(594g) "Invited Talk" Cefalexin Crystallization Residual Liquor Separation Via Nanofiltration Based Multistage Process | AIChE

(594g) "Invited Talk" Cefalexin Crystallization Residual Liquor Separation Via Nanofiltration Based Multistage Process

Authors 

He, G. - Presenter, Dalian University of Technology
Jiang, X. - Presenter, Dalian University of Technology
Wu, M., Dalian University of Technology
Cefalexin crystallization residual liquor separation via nanofiltration based multistage process

Xiaobin Jiang, Mengyuan Wu, Gaohong He*

State Key Laboratory of Fine Chemicals, Research and Development Center of Membrane Science and Technology, School of Chemical Engineering, Dalian University of Technology, Dalian, P. R. China

*Corresponding author: Email: xbjiang@dlut.edu.cn

Abstract

Pharmaceuticals manufacture is of importance to human life and health. Great amount of pharmaceuticals crystallization residual liquor was produced in the pharmaceuticals manufacture, which lead to adverse influence on the green chemical engineering and environment. Herein, we proposed a multistage separation process based on nanofiltration technology to recovery cefalexin crystallization residual liquor separation. The influence of membranes, pH value, concentration as well as separation stages on the separation performance was explored. The nanofiltration membrane (NF-200D) with strong electronegative charge showed a high rejection of 74.00% for 7-amino-3-desacetoxycephalosporanic acid (7-ADCA) and low rejection of 7.06% for D-phenylglycine in mixed solution. And the increase in the strong electronegative charge of NF membranes could enhance the repulsion between membrane and solute molecules.

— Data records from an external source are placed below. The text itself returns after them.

<file path="src/sv/kss_pkg.sv">
// Package: word types, register indexes, phase codes and decode tables for the keypad scanner.
`timescale 1ns / 1ps

package kss_pkg;

  localparam int unsigned NumDigits = 8;
  localparam int unsigned DigitSelW = 3;
  localparam int unsigned DebounceW = 16;
  localparam int unsigned TimeoutW  = 20;
  localparam int unsigned CountW    = 20;
  localparam int unsigned CfgIdxW   = 2;
  localparam int unsigned CfgDataW  = 20;

  localparam logic [CfgIdxW-1:0] RegDebounce = 2'd0;
  localparam logic [CfgIdxW-1:0] RegTimeout  = 2'd1;

  localparam logic [DebounceW-1:0] DebounceReset = 16'd10;
  localparam logic [TimeoutW-1:0]  TimeoutReset  = 20'd5000;

  localparam logic [3:0] NoLine = 4'hf;

  typedef enum logic [1:0] {
    PH_IDLE     = 2'd0,
    PH_DEBOUNCE = 2'd1,
    PH_RELEASE  = 2'd2
  } phase_e;

  typedef struct packed {
    logic [3:0] row_sense;
    logic [3:0] col_sense;
  } in_word_t;

  typedef struct packed {
    logic [DigitSelW-1:0] digit_select;
    logic [7:0]           segments;
    logic                 key_valid;
    logic [3:0]           key_code;
  } out_word_t;

  typedef struct packed {
    logic [DebounceW-1:0] debounce_ticks;
    logic [TimeoutW-1:0]  release_timeout_ticks;
  } cfg_t;

  typedef struct packed {
    logic       valid;
    logic [3:0] code;
  } key_evt_t;

  typedef struct packed {
    logic       ok;
    logic [1:0] idx;
  } line_t;

  // Exactly one line low gives its index; anything else is rejected.
  function automatic line_t one_low_line(input logic [3:0] pat);
    line_t r;
    r = '{ok: 1'b1, idx: 2'd0};
    case (pat)
      4'h7:    r.idx = 2'd0;
      4'hb:    r.idx = 2'd1;
      4'hd:    r.idx = 2'd2;
      4'he:    r.idx = 2'd3;
      default: r.ok = 1'b0;
    endcase
    return r;
  endfunction

  function automatic logic [7:0] seg_pattern(input logic [3:0] code);
    logic [7:0] s;
    case (code)
      4'h0:    s = 8'h3f;
      4'h1:    s = 8'h06;
      4'h2:    s = 8'h5b;
      4'h3:    s = 8'h4f;
      4'h4:    s = 8'h66;
      4'h5:    s = 8'h6d;
      4'h6:    s = 8'h7d;
      4'h7:    s = 8'h07;
      4'h8:    s = 8'h7f;
      4'h9:    s = 8'h6f;
      4'ha:    s = 8'h77;
      4'hb:    s = 8'h7c;
      4'hc:    s = 8'h39;
      4'hd:    s = 8'h5e;
      4'he:    s = 8'h79;
      default: s = 8'h71;
    endcase
    return s;
  endfunction

endpackage

</file>
<file path="src/sv/kss_key_fsm.sv">
// Key scan state machine: idle, debounce count, release wait and key decode.
`timescale 1ns / 1ps

module kss_key_fsm (
  input  logic              clk_i,
  input  logic              rst_ni,
  input  kss_pkg::cfg_t     cfg_i,
  input  logic              step_i,
  input  logic [3:0]        row_i,
  input  logic [3:0]        col_i,
  output kss_pkg::key_evt_t key_o
);
  import kss_pkg::*;

  phase_e              phase_q, phase_d;
  logic [CountW-1:0]   count_q, count_d;
  logic [CountW-1:0]   count_inc;
  logic                deb_done;
  logic                rel_done;
  line_t               row_line, col_line;

  assign count_inc = count_q + CountW'(1);
  // A zero debounce setting acts as one: the incremented count is never zero here.
  assign deb_done  = count_inc >= CountW'(cfg_i.debounce_ticks);
  assign rel_done  = (col_i == NoLine) || (count_q >= CountW'(cfg_i.release_timeout_ticks));
  assign row_line  = one_low_line(row_i);
  assign col_line  = one_low_line(col_i);

  always_comb begin
    phase_d = phase_q;
    count_d = count_q;
    case (phase_q)
      PH_DEBOUNCE: begin
        count_d = count_inc;
        if (deb_done) begin
          count_d = '0;
          phase_d = (row_i == NoLine) ? PH_IDLE : PH_RELEASE;
        end
      end
      PH_RELEASE: begin
        if (rel_done) begin
          phase_d = PH_IDLE;
          count_d = '0;
        end else begin
          count_d = count_inc;
        end
      end
      default: begin
        phase_d = PH_IDLE;
        if (row_i != NoLine) begin
          phase_d = PH_DEBOUNCE;
          count_d = '0;
        end
      end
    endcase
  end

  always_comb begin
    key_o = '{valid: 1'b0, code: 4'd0};
    case (phase_q)
      PH_DEBOUNCE: begin
        if (deb_done && row_i != NoLine && row_line.ok && col_line.ok) begin
          key_o.valid = 1'b1;
          key_o.code  = {col_line.idx, row_line.idx};
        end
      end
      default: key_o = '{valid: 1'b0, code: 4'd0};
    endcase
  end

  always_ff @(posedge clk_i or negedge rst_ni) begin
    if (!rst_ni) begin
      phase_q <= PH_IDLE;
      count_q <= '0;
    end else if (step_i) begin
      phase_q <= phase_d;
      count_q <= count_d;
    end
  end

endmodule

</file>
<file path="src/sv/keypad_scan_to_seven_segment_shift_core.sv">
// Top level: keypad scanner with shifting digit store and multiplexed display output.
//
//   channel  direction  word                                       accepted when
//   in       input      row_sense, col_sense                       in_valid_i & in_ready_o
//   out      output     digit_select, segments, key_valid, code    out_valid_o & out_ready_i
//   cfg      input      cfg_index_i, cfg_data_i                    cfg_valid_i & cfg_ready_o
//
// Each input word yields one output word in the cycle after it is taken; a word can be
// taken every cycle, set by the single output register. in_ready_o stays high while
// that register is empty or is being drained, so the input stalls only when the output
// stalls. Reset clears the phase, the tick counter, the display index and all digits
// to blank, and loads the default debounce and timeout settings. Config is always ready.
`timescale 1ns / 1ps

module keypad_scan_to_seven_segment_shift_core #(
  parameter int unsigned NUM_DIGITS = kss_pkg::NumDigits
) (
  input  logic                              clk_i,
  input  logic                              rst_ni,
  input  logic                              in_valid_i,
  output logic                              in_ready_o,
  input  kss_pkg::in_word_t                 in_data_i,
  output logic                              out_valid_o,
  input  logic                              out_ready_i,
  output kss_pkg::out_word_t                out_data_o,
  input  logic                              cfg_valid_i,
  output logic                              cfg_ready_o,
  input  logic [kss_pkg::CfgIdxW-1:0]       cfg_index_i,
  input  logic [kss_pkg::CfgDataW-1:0]      cfg_data_i
);
  import kss_pkg::*;

  localparam int unsigned IdxW = (NUM_DIGITS > 1) ? $clog2(NUM_DIGITS) : 1;

  cfg_t                 cfg_q;
  key_evt_t             key;
  logic                 step;
  logic [IdxW-1:0]      idx_q, idx_d;
  logic [7:0]           store_q [NUM_DIGITS];
  out_word_t            out_q, out_d;
  logic                 out_valid_q;

  assign cfg_ready_o = 1'b1;
  assign in_ready_o  = !out_valid_q || out_ready_i;
  assign step        = in_valid_i && in_ready_o;
  assign out_valid_o = out_valid_q;
  assign out_data_o  = out_q;

  always_ff @(posedge clk_i or negedge rst_ni) begin
    if (!rst_ni) begin
      cfg_q.debounce_ticks        <= DebounceReset;
      cfg_q.release_timeout_ticks <= TimeoutReset;
    end else if (cfg_valid_i) begin
      case (cfg_index_i)
        RegDebounce: cfg_q.debounce_ticks        <= cfg_data_i[DebounceW-1:0];
        RegTimeout:  cfg_q.release_timeout_ticks <= cfg_data_i[TimeoutW-1:0];
        default: ;
      endcase
    end
  end

  kss_key_fsm u_fsm (
    .clk_i  (clk_i),
    .rst_ni (rst_ni),
    .cfg_i  (cfg_q),
    .step_i (step),
    .row_i  (in_data_i.row_sense),
    .col_i  (in_data_i.col_sense),
    .key_o  (key)
  );

  assign idx_d = (idx_q == IdxW'(NUM_DIGITS - 1)) ? '0 : idx_q + IdxW'(1);

  // Show the store as it stands before this word's key lands in it.
  always_comb begin
    out_d.digit_select = DigitSelW'(idx_q);
    out_d.segments     = store_q[idx_q];
    out_d.key_valid    = key.valid;
    out_d.key_code     = key.code;
  end

  always_ff @(posedge clk_i or negedge rst_ni) begin
    if (!rst_ni) begin
      idx_q <= '0;
    end else if (step) begin
      idx_q <= idx_d;
    end
  end

  always_ff @(posedge clk_i or negedge rst_ni) begin
    if (!rst_ni) begin
      store_q[0] <= '0;
    end else if (step && key.valid) begin
      store_q[0] <= seg_pattern(key.code);
    end
  end

  for (genvar g = 1; g < NUM_DIGITS; g++) begin : g_shift
    always_ff @(posedge clk_i or negedge rst_ni) begin
      if (!rst_ni) begin
        store_q[g] <= '0;
      end else if (step && key.valid) begin
        store_q[g] <= store_q[g-1];
      end
    end
  end

  always_ff @(posedge clk_i or negedge rst_ni) begin
    if (!rst_ni) begin
      out_valid_q <= 1'b0;
    end else if (step) begin
      out_valid_q <= 1'b1;
    end else if (out_ready_i) begin
      out_valid_q <= 1'b0;
    end
  end

  // Hold the word until taken.
  always_ff @(posedge clk_i) begin
    if (step) begin
      out_q <= out_d;
    end
  end

endmodule

</file>
<file path="config.mk">
export PLATFORM = sky130hd
export DESIGN_NAME = keypad_scan_to_seven_segment_shift_core
export DESIGN_NICKNAME = d
export VERILOG_FILES = /design/src/sv/kss_pkg.sv /design/src/sv/kss_key_fsm.sv /design/src/sv/keypad_scan_to_seven_segment_shift_core.sv
export SDC_FILE = /design/constraint.sdc
export NUM_CORES = 1
export LEC_CHECK = 0
export BUFFER_PORTS_ARGS = -buffer_cell sky130_fd_sc_hd__buf_2
export CELL_PAD_IN_SITES_DETAIL_PLACEMENT = 0
export CELL_PAD_IN_SITES_GLOBAL_PLACEMENT = 2
export CORE_MARGIN = 1
export CORE_UTILIZATION = 42
export DETAILED_ROUTE_END_ITERATION = 10
export GPL_ROUTABILITY_DRIVEN = 0
export PLACE_DENSITY_LB_ADDON = 0.1
export SETUP_SLACK_MARGIN = 0.15
export SLEW_MARGIN = 10
export SYNTH_ARGS = -nofsm -noshare
export SYNTH_HDL_FRONTEND = slang
export SYNTH_SLANG_ARGS = --single-unit
</file>
<file path="constraint.sdc">
create_clock -name clk_i -period 5.7 [get_ports clk_i]
set_clock_uncertainty 0.2 [all_clocks]
set_input_delay 0 -clock clk_i [delete_from_list [all_inputs] [get_ports clk_i]]
set_output_delay 0 -clock clk_i [all_outputs]
set_load 0.005 [all_outputs]
</file>
==> metrics.md <==
| Metric | Value |
|---|---|
| F_max | 199 MHz |
| Initial antenna violation count | 0 |
| Worst setup EP type | flop |
| CTS H-tree lvls | 4 |
| Syn_nets | ~700 |
| Most used DFF post-synth | dfrtp_1 |
| Synth Area in Compound Gates | 0.0938 |
| Max_cap viols | 0 |
| P&R area growth vs syn | 22.2% |
| Drt pass-1 iters | 7 |
| Nets | ~800 |
| Die H | roughly 130 µm |
| Reg clk slew, reported paths | ~0.060 ns |
| Fin util | 0.525 |
| WHS | roughly 0.016 ns |
| Adder-cell area share of the yosys netlist | 0.0811 |
| Starting Density | 0.430 |
| Vias per Instance | 5.31 |
| Run status | completed |
| Worst EP required | slightly below 6 ns |
| Number of port buffers | just over 50 |
| CP max stage cell | dfrtp_1 |
| Sinks on Clock Net | 133 |
| Post-route ant nets | 0 |
| Startpoint Class | flop |
| FF-to-FF setup slack | between 0.6 and 0.7 ns |
| Root Buffer | clkbuf_16 |
| YS warnings | 0 |
| Sum Neg Setup Slack | 0 ns |
| Hold crit path type | in -> async |
| Post_cts resized | 0 |
| Setup WS post-layout | roughly 0.67 ns |
| Crit-path max FO | 10 |
| Pre-CTS setup slack | 0.853 ns |
| DR WL/cell | around 17 µm |
| Netlist cell types | between 50 and 60 |
| Post-synth ARST share | 0.887 |
| Dpl hpwl | around 11,000 µm |
| Die width | around 130 µm |
| Mux cell area share after synthesis | 0.198 |
| Pwr/cell area | 307 nW/µm² |
| Core footprint | ~17,000 µm² |
| Final hold vios | 0 |
| Static Leak | about 4.2 nW |
| Yosys reg bits | 133 |
| Crit share post-route | 0.882 |
| Max-slew violation total from the final report | 0 |
| Sequential area share after synthesis | 0.461 |
| Via count | 5,094 |
| Max VDD drop | 0.271 mV |
| Synth Area in Simple Gates | 0.0929 |
| N_diodes | 0 |
| Gr usage total | 0.194 |
| Largest family of logic cells by synthesized area | multiplexers |
| DIE AREA | 18,200 µm² |
| Final setup violation count | 0 |
| Post-synthesis cell count | ~600 |
| Slew @ Worst Pin | ~1.1 ns |
| Grt met2 use | 0.340 |
| Netlist Area Pre-Place | 7400 µm² |
| Skew-Pair Late Insertion Delay | slightly above 0.4 ns |
| Global-route wire length before repair | approximately 27,000 µm |
| GR Util met3 | 0.0304 |
| RSZ-0062 raised after global routing | false |
| Wirelength, routed | about 16,000 µm |
| Largest net degree at the start of global routing | between 80 and 90 |
| Overall power | between 2 and 3 mW |
| WP data arrival | roughly 5.2 ns |
| Layout cells sized above 1 | 0.275 |
| Starting DRC count in detailed routing | ~210 |
| Syn Area/Cell | around 12 µm² |
| Num CTS Buffers | 17 |
| Met1 Use GR | 0.237 |
| Setup Crit Path Kind | reg -> reg |
| CTS tree | built |
| Vias in the first global route | between 5,000 and 6,000 |
| IO Pins | 54 |
| GRT busiest layer | met2 |
| Postcts setup bufs | 0 |
| Period minus WS final | approximately 5 ns |
| Maximum root-to-sink buffer count | 2 |
| Post-synthesis xor/xnor area fraction | 0.0248 |
| Worst path max stage delay | between 0.5 and 0.6 ns |
| Cell mode on critical path | o21ai_0 |
| Row cnt | 48 |
| Cells along the critical path | nand4_4 > nor3_1 > and3_1 > xor2_1 > ha_1 > a21o_1 > a21o_1 > a221oi_1 > o21ai_0 > o31a_1 > nand2_1 > inv_1 > ha_1 > o21ai_0 > dlygate4sd3_1 > o21ai_0 > mux2i_1 |
| Number of synthesized flops with an enable pin | 15 |
| Worst slew margin | 0.234 |
| DRC | 0 |
| GRT Residual Overflow | 0 |
-- state kept, by name (all words and copies together) (netlist names) --
| register | flops |
|---|---|
| u_fsm.count_q | 20 |
| out_data_o | 15 |
| idx_q | 3 |
| cfg_q | 36 |
| store_q | 56 |
| u_fsm.phase_q | 2 |
| out_valid_o | 1 |
-- worst max-delay path: cells and delay by family, from the launching register on --
family	cells	cell delay, ns
DFF	1	0.57
adders and majority gates	2	0.53
xor gates and xnor gates	1	0.22
and+or+nand+nor	4	1.23
buffers and inverters	2	0.66
AOI/OAI and AO/OA	7	1.44
muxes	1	0.12
-- through the flow --
stage,std cells,instance area [µm²]
after floorplan,616,7400
after global routing,959,9050
after detailed placement,865,7810
final,959,9050
after global placement,865,7810
after CTS,959,9050
-- report_power, final --
group / switching (mW) / total, mW / internal (mW)
combinational: 0.260 / 0.501 / 0.241
clock: 0.417 / 1.13 / 0.711
sequential: 0.103 / 1.15 / 1.05
total: 0.779 / 2.78 / 2.00
-- synth_stat cells (13+ instances only) --
| master | number | share of area |
|---|---|---|
| dfrtp_1 | 111 | 0.38 |
| o21ai_0 | 38 | 0.026 |
| inv_1 | 47 | 0.024 |
| mux2_4 | 38 | 0.077 |
| mux4_2 | 14 | 0.043 |
| nand4_1 | 13 | 0.011 |
| mux2_2 | 47 | 0.071 |
| clkbuf_1 | 16 | 0.0081 |
| ha_1 | 48 | 0.081 |
| nand2_1 | 44 | 0.022 |
| edfxtp_1 | 15 | 0.061 |
| nor2_1 | 21 | 0.011 |
-- routing by layer --
metal	share of wire	wire (µm)
met5	0	0
met1	0.45	7290
met4	0.024	391
met3	0.021	343
met2	0.51	8210
-- placed cells by master, fill, tap and decap left out, types with 17 or more instances in the layout --
cell             n
dfrtp_1        111
dlygate4sd3_1   61
buf_2           50
ha_1            48
inv_1           47
mux2_2          47
nand2_1         44
o21ai_0         38
mux2_4          38
nor2_1          21
clkbuf_16       17
-- worst paths after layout --
| path | startpoint | to | cells after the start |
|---|---|---|---|
| min | rst_ni | cfg_q[7]$_DFFE_PN1P_ | 2 |
| max reg2reg | u_fsm.count_q[4]$_DFFE_PN0P_ | store_q[58]$_DFFE_PN0P_ | 17 |
| min reg2reg | cfg_q[1]$_DFFE_PN0P_ | cfg_q[1]$_DFFE_PN0P_ | 1 |
| min in group clk_i | cfg_index_i[1] | cfg_q[20]$_DFFE_PN0P_ | 4 |
| max in group asynchronous | rst_ni | u_fsm.count_q[12]$_DFFE_PN0P_ | 3 |
| max | u_fsm.count_q[4]$_DFFE_PN0P_ | store_q[58]$_DFFE_PN0P_ | 17 |
-- area by class of cell --
cell class / instances / area, µm²
Fill cell: 1498 / 8190
Clock buffer: 20 / 457
Timing Repair Buffer: 118 / 926
Tap cell: 225 / 282
Clock inverter: 12 / 154
Sequential cell: 133 / 3410
Inverter: 47 / 176
Multi-Input combinational cell: 404 / 3640
-- repair_timing --
action	CTS	global route
hold buffers	62	0
hold endpoints to repair	78	0
endpoints found under the setup margin	0	0
-- kinds of logic (layout without fill, tap and decap cells) --
kind of cell / Yosys count / after routing
DFF: 133 / 133
AOI/OAI and AO/OA: 99 / 99
other: 2 / 2
adders and majority gates: 48 / 48
buffers and inverters: 79 / 197
xor gates and xnor gates: 21 / 21
muxes: 104 / 104
and+or+nand+nor: 130 / 130
Power figures use the tool's default switching activity.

The separation factor of nanofiltration membrane for 7-ADCA and D-phenylglycine reached a peak value of 3.06 at pH 8.0 and concentration of 10 mmol L-1. Three stage separation, the concentrated 7-ADCA (C7-ADCA=23.12 g L-1) and the permeate D-phenylglycine (CD-phenylglycine =0.19 g L-1) were obtained. Further improved separation sequence should focus on the preparation of nanofiltration membranes with strong electronegative charge and acid-base tolerance, and the nanofiltration process design with enhanced efficiency of separation process.

Fig. 1. Rejection of NF-150D, NF-200D and NF-500D membranes (a); Schematic diagram of nanofiltration membrane separation mechanism (b).